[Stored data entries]
★ ★ ★ ★

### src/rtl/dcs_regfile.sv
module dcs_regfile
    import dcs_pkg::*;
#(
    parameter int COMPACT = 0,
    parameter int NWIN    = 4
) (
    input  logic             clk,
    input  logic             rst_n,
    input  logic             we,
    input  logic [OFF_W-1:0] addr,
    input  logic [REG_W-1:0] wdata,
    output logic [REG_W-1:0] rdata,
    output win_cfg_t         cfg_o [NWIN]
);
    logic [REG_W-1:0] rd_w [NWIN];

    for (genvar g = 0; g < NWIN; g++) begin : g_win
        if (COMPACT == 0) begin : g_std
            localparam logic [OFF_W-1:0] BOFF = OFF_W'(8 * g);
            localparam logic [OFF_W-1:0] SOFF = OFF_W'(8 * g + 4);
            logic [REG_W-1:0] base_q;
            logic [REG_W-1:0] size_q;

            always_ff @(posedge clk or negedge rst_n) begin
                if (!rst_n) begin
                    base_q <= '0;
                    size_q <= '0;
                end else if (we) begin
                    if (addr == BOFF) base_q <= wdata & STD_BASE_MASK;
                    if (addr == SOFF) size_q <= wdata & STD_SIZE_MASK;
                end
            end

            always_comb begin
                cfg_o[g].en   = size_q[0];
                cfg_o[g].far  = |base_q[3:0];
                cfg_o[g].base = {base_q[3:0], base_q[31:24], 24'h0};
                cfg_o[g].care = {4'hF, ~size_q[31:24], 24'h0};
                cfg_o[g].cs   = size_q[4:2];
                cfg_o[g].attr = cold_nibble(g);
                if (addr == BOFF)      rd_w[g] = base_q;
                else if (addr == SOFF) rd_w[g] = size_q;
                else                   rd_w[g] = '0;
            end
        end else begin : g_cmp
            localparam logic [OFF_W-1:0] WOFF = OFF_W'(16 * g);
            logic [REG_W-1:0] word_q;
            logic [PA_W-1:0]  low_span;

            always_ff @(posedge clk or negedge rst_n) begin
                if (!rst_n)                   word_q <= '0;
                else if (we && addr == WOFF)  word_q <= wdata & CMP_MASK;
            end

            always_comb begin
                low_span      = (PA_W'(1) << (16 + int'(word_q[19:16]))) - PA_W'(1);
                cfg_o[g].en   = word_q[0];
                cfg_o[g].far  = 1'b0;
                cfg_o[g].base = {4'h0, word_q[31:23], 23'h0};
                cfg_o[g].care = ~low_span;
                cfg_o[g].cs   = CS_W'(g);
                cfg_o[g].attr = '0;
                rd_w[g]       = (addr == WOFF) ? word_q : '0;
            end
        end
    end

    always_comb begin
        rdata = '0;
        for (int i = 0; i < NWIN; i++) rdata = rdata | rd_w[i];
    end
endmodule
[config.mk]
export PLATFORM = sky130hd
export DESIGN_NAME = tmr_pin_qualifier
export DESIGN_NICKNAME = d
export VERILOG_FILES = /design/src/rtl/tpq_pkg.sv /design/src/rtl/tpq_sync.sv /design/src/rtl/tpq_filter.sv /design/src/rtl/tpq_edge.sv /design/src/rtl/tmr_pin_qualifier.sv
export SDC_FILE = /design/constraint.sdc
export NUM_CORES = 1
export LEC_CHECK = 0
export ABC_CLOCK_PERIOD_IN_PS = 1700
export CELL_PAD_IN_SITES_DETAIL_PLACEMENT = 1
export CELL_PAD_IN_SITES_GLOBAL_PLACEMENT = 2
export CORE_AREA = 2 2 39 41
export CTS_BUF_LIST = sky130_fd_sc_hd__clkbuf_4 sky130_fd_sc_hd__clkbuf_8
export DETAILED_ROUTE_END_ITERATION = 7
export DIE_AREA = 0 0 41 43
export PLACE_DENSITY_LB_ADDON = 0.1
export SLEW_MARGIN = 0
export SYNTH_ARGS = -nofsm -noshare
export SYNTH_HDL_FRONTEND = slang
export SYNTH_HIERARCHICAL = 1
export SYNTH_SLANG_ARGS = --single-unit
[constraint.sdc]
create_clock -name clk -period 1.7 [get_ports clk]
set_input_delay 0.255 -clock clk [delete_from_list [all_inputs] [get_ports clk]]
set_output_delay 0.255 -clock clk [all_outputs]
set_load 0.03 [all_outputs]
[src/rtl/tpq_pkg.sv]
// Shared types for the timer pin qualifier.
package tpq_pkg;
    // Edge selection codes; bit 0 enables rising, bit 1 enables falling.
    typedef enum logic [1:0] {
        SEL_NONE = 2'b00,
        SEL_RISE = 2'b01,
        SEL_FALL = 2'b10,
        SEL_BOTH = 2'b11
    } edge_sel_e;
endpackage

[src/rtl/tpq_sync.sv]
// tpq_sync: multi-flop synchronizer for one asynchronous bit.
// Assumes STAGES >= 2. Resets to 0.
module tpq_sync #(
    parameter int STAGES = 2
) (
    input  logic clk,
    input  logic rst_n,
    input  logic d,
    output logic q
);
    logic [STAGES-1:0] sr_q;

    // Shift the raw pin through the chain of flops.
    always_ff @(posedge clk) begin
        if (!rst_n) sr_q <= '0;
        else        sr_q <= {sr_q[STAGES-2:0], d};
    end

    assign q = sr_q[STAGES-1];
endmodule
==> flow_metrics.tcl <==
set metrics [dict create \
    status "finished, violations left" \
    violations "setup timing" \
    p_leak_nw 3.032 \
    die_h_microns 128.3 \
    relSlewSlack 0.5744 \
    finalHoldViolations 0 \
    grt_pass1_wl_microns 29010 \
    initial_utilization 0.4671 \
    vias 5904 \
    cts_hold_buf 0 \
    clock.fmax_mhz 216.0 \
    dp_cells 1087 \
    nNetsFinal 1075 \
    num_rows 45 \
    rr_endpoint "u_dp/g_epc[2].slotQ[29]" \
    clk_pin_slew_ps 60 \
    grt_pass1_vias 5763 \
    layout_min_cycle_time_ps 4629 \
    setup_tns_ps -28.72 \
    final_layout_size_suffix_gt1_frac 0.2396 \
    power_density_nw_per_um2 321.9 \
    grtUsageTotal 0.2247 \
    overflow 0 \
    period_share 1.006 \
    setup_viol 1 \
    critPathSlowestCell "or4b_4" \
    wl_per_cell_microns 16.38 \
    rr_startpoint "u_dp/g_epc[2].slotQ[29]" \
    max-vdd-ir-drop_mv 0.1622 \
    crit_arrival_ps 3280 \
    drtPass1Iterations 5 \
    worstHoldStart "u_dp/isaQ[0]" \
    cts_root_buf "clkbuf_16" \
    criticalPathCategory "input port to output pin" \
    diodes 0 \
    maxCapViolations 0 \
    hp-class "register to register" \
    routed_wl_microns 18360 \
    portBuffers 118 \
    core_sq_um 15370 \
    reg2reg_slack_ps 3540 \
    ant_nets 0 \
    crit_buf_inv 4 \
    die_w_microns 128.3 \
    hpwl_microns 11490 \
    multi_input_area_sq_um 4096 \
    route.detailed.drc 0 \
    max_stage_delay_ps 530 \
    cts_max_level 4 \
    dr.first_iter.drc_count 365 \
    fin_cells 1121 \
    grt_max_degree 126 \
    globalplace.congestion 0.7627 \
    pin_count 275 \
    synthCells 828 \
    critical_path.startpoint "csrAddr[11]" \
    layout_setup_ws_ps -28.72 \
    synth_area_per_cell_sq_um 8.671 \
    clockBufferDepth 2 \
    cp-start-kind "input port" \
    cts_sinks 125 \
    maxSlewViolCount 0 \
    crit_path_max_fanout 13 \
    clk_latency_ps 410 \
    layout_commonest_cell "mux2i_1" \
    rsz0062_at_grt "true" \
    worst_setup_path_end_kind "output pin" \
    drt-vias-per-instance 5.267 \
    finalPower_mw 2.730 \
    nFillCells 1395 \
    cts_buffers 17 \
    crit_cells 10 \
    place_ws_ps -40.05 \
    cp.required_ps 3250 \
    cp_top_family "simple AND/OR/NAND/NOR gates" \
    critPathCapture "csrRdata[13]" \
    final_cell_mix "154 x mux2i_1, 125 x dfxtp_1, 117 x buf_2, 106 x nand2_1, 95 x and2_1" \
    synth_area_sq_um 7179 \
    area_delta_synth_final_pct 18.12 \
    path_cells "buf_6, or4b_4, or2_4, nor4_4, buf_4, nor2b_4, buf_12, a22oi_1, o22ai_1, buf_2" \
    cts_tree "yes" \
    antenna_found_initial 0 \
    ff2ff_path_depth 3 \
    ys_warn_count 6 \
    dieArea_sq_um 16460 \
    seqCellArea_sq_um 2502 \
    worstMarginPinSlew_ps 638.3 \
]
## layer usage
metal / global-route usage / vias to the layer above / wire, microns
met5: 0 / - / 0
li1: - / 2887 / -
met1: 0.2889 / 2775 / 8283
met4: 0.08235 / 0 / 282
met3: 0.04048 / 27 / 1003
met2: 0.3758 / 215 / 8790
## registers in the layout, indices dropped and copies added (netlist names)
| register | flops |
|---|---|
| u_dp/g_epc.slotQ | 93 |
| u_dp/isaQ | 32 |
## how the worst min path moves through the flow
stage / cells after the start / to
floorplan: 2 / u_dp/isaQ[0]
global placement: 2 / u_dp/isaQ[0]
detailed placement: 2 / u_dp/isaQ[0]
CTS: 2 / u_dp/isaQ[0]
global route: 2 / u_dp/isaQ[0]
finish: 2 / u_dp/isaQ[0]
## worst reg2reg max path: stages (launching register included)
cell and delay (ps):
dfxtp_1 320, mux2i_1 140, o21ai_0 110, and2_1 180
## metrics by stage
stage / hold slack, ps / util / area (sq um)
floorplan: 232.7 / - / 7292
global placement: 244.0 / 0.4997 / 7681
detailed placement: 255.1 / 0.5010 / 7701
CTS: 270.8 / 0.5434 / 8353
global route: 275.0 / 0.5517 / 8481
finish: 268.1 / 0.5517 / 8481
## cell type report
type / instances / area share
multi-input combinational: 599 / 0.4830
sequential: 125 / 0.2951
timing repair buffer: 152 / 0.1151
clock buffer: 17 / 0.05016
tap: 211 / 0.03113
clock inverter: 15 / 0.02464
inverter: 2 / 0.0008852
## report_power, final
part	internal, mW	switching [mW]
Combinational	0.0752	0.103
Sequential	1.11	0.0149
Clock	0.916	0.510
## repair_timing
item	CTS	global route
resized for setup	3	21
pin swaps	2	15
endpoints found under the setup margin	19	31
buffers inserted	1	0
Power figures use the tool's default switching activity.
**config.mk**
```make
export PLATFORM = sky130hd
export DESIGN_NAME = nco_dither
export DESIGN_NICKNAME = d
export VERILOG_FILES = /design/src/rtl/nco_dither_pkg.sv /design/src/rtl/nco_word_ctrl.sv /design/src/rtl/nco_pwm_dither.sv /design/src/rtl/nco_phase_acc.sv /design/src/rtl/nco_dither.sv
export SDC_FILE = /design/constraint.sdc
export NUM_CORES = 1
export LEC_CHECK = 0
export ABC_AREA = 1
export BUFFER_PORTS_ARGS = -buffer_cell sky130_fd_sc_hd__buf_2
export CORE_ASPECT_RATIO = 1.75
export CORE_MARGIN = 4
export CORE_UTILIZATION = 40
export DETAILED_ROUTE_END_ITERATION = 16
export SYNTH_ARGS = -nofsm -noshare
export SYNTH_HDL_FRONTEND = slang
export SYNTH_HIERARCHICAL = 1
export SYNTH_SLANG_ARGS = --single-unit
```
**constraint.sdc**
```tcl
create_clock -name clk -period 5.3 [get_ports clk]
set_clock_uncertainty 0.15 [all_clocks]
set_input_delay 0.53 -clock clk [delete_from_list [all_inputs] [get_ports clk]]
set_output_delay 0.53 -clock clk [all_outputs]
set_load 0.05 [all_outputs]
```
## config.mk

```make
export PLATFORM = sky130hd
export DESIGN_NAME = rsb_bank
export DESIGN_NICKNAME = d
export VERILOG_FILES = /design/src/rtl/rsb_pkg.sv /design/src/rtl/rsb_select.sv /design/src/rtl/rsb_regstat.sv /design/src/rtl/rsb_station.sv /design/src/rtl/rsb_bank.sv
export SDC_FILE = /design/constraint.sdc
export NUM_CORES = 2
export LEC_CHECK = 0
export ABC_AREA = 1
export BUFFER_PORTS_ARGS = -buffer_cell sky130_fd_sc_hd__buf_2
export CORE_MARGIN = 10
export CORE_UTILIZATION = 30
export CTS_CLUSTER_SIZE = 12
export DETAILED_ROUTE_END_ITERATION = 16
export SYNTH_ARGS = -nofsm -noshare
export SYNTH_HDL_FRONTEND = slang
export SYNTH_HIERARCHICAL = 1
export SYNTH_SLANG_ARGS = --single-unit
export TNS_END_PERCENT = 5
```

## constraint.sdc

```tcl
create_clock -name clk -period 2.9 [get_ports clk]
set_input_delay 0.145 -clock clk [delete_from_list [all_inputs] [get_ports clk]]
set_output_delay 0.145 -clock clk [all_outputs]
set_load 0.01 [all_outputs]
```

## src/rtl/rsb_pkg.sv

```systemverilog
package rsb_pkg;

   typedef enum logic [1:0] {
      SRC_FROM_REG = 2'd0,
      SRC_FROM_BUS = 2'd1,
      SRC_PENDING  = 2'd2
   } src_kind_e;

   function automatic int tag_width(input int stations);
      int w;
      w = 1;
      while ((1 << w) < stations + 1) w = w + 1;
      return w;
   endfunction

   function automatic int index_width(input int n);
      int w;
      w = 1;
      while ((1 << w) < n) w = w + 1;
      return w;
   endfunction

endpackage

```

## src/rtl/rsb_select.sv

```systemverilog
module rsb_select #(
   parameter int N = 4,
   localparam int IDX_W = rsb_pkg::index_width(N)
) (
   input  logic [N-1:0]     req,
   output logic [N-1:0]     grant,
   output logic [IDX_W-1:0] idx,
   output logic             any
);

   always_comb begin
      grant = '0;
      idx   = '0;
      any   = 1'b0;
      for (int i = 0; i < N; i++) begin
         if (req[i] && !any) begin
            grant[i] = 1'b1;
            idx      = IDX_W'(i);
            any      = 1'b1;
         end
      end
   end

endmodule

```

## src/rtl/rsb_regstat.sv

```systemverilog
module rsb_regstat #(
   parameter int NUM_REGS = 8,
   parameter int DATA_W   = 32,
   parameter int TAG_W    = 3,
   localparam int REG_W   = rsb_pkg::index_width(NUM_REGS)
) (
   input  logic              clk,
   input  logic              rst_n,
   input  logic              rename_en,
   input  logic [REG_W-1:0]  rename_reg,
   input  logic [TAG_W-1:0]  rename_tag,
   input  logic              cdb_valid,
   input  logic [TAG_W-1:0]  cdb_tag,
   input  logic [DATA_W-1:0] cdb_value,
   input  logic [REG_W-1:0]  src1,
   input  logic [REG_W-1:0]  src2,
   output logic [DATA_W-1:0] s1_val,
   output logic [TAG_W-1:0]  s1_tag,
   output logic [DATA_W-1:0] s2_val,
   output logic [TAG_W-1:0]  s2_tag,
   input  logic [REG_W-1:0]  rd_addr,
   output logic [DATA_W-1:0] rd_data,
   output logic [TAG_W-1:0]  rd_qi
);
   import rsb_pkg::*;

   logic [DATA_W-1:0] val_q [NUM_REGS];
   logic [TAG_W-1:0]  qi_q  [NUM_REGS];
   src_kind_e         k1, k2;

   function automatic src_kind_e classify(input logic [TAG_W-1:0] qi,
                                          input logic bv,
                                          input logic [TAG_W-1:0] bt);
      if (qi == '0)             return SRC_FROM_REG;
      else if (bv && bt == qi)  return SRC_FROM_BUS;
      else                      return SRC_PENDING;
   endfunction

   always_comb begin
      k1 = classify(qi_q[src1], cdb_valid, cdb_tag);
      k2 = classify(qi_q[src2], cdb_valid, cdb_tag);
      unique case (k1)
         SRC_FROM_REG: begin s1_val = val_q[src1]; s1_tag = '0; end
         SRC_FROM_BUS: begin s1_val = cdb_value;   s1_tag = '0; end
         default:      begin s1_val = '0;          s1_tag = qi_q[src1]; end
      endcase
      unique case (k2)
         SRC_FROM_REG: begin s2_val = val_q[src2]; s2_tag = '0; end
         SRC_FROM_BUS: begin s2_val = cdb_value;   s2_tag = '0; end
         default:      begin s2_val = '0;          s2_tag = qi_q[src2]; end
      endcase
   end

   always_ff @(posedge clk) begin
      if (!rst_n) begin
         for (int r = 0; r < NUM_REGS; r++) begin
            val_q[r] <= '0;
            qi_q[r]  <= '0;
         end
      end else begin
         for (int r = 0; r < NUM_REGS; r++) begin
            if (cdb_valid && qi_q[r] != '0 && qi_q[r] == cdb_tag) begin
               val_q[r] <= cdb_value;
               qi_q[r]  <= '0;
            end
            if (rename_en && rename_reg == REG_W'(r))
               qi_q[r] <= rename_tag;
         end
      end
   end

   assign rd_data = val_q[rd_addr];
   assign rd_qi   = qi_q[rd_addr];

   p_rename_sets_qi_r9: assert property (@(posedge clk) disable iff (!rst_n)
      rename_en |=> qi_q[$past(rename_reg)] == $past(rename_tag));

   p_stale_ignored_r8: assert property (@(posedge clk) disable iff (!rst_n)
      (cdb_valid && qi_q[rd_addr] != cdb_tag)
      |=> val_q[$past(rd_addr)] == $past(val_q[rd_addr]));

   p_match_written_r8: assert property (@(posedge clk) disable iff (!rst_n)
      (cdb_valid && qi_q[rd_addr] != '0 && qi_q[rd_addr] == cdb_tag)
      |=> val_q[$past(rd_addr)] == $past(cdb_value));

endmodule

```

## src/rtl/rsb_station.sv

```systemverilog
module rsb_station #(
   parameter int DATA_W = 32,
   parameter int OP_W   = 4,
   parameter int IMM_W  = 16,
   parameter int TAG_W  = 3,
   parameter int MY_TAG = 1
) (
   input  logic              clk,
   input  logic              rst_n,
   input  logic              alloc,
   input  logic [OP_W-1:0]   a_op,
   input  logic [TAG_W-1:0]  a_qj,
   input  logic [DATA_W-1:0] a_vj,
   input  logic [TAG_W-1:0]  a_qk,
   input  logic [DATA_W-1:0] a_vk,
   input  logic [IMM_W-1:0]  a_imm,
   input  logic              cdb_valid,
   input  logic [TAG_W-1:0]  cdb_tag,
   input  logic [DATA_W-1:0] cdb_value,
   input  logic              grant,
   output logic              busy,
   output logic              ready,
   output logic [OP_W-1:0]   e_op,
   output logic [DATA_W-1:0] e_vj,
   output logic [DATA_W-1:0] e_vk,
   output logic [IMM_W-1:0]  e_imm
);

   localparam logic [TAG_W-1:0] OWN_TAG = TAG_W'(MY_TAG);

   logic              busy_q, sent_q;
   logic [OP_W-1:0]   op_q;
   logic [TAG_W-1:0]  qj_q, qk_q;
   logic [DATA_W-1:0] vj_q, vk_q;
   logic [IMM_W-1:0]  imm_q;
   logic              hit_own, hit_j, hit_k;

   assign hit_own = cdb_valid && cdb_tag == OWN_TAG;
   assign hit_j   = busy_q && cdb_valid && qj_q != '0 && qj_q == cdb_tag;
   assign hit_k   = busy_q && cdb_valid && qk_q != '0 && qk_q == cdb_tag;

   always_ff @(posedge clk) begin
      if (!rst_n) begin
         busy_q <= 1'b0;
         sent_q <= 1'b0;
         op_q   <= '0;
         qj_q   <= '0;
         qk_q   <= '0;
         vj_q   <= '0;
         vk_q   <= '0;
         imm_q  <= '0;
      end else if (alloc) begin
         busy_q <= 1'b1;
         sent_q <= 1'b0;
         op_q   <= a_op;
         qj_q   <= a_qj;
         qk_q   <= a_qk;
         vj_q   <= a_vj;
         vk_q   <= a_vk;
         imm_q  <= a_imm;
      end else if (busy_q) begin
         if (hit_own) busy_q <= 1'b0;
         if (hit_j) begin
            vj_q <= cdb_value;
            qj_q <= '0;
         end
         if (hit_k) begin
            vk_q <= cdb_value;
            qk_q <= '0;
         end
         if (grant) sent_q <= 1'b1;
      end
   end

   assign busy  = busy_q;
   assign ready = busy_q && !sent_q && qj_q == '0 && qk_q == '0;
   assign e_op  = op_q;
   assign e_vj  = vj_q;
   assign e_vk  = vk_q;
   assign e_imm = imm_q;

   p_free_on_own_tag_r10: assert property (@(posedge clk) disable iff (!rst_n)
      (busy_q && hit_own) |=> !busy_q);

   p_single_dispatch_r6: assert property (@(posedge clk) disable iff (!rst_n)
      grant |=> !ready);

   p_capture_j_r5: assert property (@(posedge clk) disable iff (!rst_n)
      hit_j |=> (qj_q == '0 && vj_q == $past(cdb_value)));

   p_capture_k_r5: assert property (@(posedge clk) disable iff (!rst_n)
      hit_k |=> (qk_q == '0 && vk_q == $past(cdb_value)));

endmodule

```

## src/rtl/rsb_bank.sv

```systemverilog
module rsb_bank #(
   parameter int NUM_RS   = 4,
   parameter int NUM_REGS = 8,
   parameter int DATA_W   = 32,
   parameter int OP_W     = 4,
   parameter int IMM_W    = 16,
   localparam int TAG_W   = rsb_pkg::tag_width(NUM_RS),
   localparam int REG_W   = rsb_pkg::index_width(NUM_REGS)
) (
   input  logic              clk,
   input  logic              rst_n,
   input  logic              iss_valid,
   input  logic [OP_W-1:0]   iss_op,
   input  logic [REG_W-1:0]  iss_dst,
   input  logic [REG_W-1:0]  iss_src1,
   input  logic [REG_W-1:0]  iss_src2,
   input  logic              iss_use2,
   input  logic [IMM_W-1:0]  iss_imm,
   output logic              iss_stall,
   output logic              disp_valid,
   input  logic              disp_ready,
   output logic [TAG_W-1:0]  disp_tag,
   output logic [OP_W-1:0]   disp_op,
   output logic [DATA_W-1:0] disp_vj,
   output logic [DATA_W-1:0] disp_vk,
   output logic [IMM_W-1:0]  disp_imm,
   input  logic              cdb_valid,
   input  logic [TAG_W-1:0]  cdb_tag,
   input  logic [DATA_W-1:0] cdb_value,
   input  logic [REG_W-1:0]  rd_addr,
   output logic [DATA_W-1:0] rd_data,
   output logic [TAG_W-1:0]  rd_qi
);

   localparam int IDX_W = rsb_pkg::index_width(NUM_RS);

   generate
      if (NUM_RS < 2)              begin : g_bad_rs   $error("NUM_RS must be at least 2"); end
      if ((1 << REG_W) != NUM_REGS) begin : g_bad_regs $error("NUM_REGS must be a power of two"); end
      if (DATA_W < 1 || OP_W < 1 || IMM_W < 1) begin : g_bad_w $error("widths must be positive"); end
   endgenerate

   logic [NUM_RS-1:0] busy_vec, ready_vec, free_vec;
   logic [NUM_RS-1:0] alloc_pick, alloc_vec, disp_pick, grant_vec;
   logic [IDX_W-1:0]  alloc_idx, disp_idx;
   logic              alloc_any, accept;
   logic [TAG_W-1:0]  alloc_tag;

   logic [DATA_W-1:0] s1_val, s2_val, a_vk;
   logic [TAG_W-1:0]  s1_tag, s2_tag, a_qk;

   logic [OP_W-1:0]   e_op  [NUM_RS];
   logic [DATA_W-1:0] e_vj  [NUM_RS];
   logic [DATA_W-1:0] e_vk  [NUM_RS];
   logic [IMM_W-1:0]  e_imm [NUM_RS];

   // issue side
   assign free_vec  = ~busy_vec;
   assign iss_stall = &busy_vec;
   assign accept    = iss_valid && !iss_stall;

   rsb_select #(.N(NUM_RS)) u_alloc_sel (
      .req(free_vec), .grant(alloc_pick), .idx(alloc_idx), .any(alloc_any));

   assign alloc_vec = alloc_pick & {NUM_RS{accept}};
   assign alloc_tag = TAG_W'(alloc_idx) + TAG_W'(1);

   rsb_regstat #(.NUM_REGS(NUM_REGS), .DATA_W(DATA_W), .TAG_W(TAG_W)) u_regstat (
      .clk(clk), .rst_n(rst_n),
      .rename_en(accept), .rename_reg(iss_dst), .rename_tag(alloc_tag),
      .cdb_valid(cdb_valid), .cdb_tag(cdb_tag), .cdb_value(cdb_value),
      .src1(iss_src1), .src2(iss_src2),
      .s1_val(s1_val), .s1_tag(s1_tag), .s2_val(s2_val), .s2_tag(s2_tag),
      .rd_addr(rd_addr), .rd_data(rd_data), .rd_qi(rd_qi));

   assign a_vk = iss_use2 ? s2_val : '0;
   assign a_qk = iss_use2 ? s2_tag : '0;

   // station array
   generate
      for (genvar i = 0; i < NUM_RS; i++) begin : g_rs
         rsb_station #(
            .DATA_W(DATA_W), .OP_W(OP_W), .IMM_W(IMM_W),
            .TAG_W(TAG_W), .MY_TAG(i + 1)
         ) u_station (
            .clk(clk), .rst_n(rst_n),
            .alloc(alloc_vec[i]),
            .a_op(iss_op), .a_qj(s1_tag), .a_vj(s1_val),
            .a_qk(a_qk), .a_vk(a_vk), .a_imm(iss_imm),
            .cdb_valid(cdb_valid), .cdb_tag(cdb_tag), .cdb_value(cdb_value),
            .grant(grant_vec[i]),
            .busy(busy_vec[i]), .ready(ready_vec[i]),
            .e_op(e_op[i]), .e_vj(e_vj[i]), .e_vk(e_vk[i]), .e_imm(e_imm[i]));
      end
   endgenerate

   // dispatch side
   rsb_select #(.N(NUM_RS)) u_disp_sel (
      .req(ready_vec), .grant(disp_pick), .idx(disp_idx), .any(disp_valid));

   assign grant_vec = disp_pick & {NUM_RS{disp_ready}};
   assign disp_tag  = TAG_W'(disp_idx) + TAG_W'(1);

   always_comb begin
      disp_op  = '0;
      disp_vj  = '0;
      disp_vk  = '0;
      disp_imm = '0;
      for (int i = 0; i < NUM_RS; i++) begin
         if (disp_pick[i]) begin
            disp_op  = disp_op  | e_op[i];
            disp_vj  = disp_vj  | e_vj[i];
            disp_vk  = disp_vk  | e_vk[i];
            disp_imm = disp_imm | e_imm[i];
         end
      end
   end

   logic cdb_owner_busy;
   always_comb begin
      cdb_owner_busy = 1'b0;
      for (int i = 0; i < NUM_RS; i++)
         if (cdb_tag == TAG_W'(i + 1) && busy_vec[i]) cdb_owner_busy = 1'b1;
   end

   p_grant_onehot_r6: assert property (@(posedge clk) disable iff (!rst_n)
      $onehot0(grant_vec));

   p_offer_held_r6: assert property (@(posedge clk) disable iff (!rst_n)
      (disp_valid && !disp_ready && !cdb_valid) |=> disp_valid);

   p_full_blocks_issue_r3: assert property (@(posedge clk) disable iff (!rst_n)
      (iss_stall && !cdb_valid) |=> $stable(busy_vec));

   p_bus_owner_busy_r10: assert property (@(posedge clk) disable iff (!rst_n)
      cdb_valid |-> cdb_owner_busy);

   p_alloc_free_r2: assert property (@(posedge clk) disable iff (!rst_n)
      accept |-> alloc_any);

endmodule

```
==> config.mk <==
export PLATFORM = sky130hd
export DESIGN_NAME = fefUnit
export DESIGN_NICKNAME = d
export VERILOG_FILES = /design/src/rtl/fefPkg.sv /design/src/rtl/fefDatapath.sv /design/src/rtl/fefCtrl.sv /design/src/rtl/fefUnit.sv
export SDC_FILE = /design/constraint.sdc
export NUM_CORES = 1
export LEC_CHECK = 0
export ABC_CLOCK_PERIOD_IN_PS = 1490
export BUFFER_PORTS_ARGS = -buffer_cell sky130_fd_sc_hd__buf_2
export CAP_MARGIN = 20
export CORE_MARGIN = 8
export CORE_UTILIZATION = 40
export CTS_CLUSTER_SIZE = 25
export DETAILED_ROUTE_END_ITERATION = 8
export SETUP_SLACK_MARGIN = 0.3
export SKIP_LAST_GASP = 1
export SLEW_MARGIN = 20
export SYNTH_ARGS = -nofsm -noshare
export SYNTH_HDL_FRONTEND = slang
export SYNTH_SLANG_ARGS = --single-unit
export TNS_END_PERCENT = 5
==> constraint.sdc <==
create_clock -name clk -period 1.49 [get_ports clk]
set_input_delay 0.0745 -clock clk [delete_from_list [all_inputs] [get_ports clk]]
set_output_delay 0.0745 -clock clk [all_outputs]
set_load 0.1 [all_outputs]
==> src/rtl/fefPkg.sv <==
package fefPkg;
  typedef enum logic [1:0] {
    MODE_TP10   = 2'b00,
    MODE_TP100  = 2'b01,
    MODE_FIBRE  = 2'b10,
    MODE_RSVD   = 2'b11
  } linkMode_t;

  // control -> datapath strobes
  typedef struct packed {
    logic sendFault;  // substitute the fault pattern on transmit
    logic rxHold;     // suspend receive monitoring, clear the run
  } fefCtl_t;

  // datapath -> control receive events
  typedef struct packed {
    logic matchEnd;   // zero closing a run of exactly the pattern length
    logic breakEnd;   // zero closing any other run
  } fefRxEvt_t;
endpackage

★ ★ ★ ★

• TASK:
What you return must be an exact retyping of the lines above starting at the line with "u_dp/g_epc.slotQ | 93 |" and ending at the line with "## metrics by stage", and nothing besides.

• ANSWER FOR THE TASK:
| u_dp/g_epc.slotQ | 93 |
| u_dp/isaQ | 32 |
## how the worst min path moves through the flow
stage / cells after the start / to
floorplan: 2 / u_dp/isaQ[0]
global placement: 2 / u_dp/isaQ[0]
detailed placement: 2 / u_dp/isaQ[0]
CTS: 2 / u_dp/isaQ[0]
global route: 2 / u_dp/isaQ[0]
finish: 2 / u_dp/isaQ[0]
## worst reg2reg max path: stages (launching register included)
cell and delay (ps):
dfxtp_1 320, mux2i_1 140, o21ai_0 110, and2_1 180
## metrics by stage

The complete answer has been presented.